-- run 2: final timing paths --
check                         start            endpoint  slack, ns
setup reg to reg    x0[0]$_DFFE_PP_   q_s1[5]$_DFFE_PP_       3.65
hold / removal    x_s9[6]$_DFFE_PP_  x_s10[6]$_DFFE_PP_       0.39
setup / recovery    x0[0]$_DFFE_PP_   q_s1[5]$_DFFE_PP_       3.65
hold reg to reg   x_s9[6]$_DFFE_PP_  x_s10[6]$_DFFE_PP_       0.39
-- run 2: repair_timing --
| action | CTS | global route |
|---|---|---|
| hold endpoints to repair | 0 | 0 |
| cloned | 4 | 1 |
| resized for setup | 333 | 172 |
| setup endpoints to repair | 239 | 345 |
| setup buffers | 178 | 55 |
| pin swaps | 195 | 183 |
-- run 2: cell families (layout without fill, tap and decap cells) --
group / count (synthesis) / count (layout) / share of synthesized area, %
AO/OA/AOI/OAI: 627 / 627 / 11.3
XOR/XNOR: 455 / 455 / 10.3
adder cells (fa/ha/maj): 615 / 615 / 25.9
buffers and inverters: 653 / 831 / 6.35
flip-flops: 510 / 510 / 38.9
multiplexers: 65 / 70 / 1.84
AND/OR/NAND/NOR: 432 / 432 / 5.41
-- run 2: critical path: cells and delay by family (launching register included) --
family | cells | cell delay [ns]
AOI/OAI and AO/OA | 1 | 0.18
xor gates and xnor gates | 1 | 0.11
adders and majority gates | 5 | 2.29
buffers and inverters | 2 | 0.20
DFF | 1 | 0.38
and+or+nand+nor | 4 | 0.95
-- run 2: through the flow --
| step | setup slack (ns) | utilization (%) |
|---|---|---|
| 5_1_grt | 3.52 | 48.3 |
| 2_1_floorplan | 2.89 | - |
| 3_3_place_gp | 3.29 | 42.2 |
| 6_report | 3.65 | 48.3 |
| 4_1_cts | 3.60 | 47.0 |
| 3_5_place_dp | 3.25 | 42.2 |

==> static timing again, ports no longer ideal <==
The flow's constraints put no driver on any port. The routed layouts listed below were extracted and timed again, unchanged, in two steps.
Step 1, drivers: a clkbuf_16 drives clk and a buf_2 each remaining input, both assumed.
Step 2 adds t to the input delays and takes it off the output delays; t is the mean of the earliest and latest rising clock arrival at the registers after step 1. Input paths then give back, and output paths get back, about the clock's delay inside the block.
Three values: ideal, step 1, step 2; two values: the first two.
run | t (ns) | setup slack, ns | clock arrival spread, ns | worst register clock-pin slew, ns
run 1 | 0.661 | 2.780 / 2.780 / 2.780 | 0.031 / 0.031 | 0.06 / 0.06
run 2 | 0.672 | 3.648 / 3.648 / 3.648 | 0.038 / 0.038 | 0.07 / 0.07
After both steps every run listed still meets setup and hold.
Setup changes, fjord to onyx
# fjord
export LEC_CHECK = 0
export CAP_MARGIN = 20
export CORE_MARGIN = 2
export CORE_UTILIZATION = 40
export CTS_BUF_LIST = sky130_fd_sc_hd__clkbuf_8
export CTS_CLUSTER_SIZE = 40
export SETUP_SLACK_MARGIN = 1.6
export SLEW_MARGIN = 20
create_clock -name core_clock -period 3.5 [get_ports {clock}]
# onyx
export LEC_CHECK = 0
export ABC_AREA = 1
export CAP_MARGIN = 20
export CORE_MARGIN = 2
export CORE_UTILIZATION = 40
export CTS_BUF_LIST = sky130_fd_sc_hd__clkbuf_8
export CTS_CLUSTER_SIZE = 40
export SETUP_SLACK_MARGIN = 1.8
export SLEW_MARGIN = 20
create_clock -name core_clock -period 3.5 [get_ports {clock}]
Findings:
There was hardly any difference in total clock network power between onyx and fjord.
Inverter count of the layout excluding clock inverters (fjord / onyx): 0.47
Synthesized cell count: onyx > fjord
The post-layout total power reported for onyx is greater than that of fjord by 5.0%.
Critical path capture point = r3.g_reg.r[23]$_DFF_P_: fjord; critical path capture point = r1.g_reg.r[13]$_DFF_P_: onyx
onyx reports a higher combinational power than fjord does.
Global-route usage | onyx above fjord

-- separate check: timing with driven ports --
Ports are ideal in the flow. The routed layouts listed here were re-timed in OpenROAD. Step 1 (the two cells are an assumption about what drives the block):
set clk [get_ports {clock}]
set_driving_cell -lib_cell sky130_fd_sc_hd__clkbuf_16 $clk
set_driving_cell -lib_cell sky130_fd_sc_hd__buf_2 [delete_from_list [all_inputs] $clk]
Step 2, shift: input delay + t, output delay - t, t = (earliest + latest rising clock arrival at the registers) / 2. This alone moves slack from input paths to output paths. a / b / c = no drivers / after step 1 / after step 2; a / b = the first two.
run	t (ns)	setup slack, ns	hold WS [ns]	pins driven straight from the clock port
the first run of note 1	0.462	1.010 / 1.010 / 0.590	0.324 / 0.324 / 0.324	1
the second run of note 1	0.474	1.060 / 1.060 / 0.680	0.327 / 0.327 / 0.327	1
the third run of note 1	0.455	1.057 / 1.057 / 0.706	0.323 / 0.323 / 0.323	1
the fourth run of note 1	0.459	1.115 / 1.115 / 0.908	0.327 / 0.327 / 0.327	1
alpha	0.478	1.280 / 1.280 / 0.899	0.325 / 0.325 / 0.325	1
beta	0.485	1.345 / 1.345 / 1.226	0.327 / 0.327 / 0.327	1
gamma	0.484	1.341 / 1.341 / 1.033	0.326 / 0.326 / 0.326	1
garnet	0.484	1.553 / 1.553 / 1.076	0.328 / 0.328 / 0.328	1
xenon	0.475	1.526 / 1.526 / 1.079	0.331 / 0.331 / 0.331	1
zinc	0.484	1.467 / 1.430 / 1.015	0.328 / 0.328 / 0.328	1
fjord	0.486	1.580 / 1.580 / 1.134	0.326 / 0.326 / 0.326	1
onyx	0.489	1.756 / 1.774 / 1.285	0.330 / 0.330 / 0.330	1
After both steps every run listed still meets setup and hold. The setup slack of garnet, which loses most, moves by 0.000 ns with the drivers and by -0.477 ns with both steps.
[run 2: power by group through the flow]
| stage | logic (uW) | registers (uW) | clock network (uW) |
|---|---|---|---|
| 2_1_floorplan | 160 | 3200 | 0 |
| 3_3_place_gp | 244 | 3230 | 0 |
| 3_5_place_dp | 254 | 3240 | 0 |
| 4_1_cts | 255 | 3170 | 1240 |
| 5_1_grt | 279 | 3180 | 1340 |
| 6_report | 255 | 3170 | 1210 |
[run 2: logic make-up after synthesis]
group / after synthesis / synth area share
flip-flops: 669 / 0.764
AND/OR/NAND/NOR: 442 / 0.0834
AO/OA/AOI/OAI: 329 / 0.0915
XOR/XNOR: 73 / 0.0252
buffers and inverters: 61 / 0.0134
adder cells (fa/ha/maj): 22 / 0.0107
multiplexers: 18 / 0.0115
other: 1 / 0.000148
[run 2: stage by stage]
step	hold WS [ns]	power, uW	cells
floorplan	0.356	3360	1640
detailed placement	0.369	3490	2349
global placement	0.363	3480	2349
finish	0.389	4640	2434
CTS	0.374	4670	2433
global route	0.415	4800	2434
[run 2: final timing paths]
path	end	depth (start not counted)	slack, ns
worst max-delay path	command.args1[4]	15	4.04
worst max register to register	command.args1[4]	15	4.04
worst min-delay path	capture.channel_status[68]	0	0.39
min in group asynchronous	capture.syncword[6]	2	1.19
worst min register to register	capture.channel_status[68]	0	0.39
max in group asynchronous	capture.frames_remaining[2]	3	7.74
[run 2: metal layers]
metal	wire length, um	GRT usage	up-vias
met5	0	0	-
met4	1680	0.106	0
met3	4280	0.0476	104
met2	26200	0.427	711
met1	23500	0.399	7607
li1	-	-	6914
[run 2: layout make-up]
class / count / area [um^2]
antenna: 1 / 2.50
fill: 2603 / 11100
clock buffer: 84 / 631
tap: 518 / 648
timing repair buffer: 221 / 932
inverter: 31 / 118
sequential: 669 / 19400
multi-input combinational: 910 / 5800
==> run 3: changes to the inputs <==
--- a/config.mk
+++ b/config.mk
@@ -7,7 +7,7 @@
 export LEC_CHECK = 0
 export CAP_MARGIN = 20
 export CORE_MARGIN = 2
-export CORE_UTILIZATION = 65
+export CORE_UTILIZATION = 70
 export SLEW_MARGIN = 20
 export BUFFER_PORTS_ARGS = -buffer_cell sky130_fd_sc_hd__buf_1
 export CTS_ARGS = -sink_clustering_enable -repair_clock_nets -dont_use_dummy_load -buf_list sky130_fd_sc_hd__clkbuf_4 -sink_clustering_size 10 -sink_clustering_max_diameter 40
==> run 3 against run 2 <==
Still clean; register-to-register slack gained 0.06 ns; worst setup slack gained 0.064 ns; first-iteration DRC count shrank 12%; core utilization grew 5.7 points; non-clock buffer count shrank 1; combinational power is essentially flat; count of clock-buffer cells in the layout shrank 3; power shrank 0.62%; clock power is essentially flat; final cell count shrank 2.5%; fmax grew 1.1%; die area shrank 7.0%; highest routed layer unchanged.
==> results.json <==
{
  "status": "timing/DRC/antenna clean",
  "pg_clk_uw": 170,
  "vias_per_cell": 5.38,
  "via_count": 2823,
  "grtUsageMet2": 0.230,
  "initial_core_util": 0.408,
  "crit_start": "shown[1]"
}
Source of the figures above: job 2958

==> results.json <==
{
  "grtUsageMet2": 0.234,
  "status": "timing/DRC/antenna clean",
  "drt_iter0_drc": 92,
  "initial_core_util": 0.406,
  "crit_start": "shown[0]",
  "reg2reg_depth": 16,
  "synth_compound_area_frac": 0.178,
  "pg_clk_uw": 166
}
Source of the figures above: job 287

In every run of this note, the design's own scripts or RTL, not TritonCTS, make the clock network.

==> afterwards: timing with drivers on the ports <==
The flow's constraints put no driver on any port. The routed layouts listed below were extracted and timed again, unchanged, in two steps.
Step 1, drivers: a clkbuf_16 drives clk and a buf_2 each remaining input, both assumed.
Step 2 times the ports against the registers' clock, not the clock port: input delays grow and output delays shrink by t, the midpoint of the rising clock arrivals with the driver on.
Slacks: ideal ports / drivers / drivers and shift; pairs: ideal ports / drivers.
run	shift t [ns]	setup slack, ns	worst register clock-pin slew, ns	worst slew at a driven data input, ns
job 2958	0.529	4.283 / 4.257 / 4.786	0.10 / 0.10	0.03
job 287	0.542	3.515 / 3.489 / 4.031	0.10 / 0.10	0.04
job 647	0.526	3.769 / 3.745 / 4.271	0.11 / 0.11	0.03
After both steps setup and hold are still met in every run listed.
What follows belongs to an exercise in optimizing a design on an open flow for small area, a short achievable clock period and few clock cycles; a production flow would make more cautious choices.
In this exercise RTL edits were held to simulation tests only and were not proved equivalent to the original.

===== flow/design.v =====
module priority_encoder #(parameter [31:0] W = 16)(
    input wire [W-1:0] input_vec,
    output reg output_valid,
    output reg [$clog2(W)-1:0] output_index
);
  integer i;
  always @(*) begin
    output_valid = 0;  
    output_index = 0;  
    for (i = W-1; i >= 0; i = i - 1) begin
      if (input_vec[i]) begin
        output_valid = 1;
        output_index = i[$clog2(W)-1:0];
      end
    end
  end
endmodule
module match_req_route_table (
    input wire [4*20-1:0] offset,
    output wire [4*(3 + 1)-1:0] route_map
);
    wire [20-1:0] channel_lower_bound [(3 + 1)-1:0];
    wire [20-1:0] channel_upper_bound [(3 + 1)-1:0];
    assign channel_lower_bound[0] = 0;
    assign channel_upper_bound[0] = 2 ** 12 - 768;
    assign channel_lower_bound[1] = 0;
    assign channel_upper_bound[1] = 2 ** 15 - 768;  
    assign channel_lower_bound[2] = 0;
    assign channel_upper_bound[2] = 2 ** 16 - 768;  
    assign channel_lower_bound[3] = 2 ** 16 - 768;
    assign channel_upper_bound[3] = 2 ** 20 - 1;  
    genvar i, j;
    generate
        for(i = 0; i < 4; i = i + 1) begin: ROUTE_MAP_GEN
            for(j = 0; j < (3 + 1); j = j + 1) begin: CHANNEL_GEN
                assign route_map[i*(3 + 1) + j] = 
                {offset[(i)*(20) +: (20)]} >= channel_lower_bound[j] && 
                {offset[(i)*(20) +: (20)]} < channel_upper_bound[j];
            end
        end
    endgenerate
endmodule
################
* _WHAT YOU HAVE TO DO_
The answer must consist of every line from the records above that holds "network".

* _YOUR RESPONSE_
There was hardly any difference in total clock network power between onyx and fjord.
| stage | logic (uW) | registers (uW) | clock network (uW) |
In every run of this note, the design's own scripts or RTL, not TritonCTS, make the clock network.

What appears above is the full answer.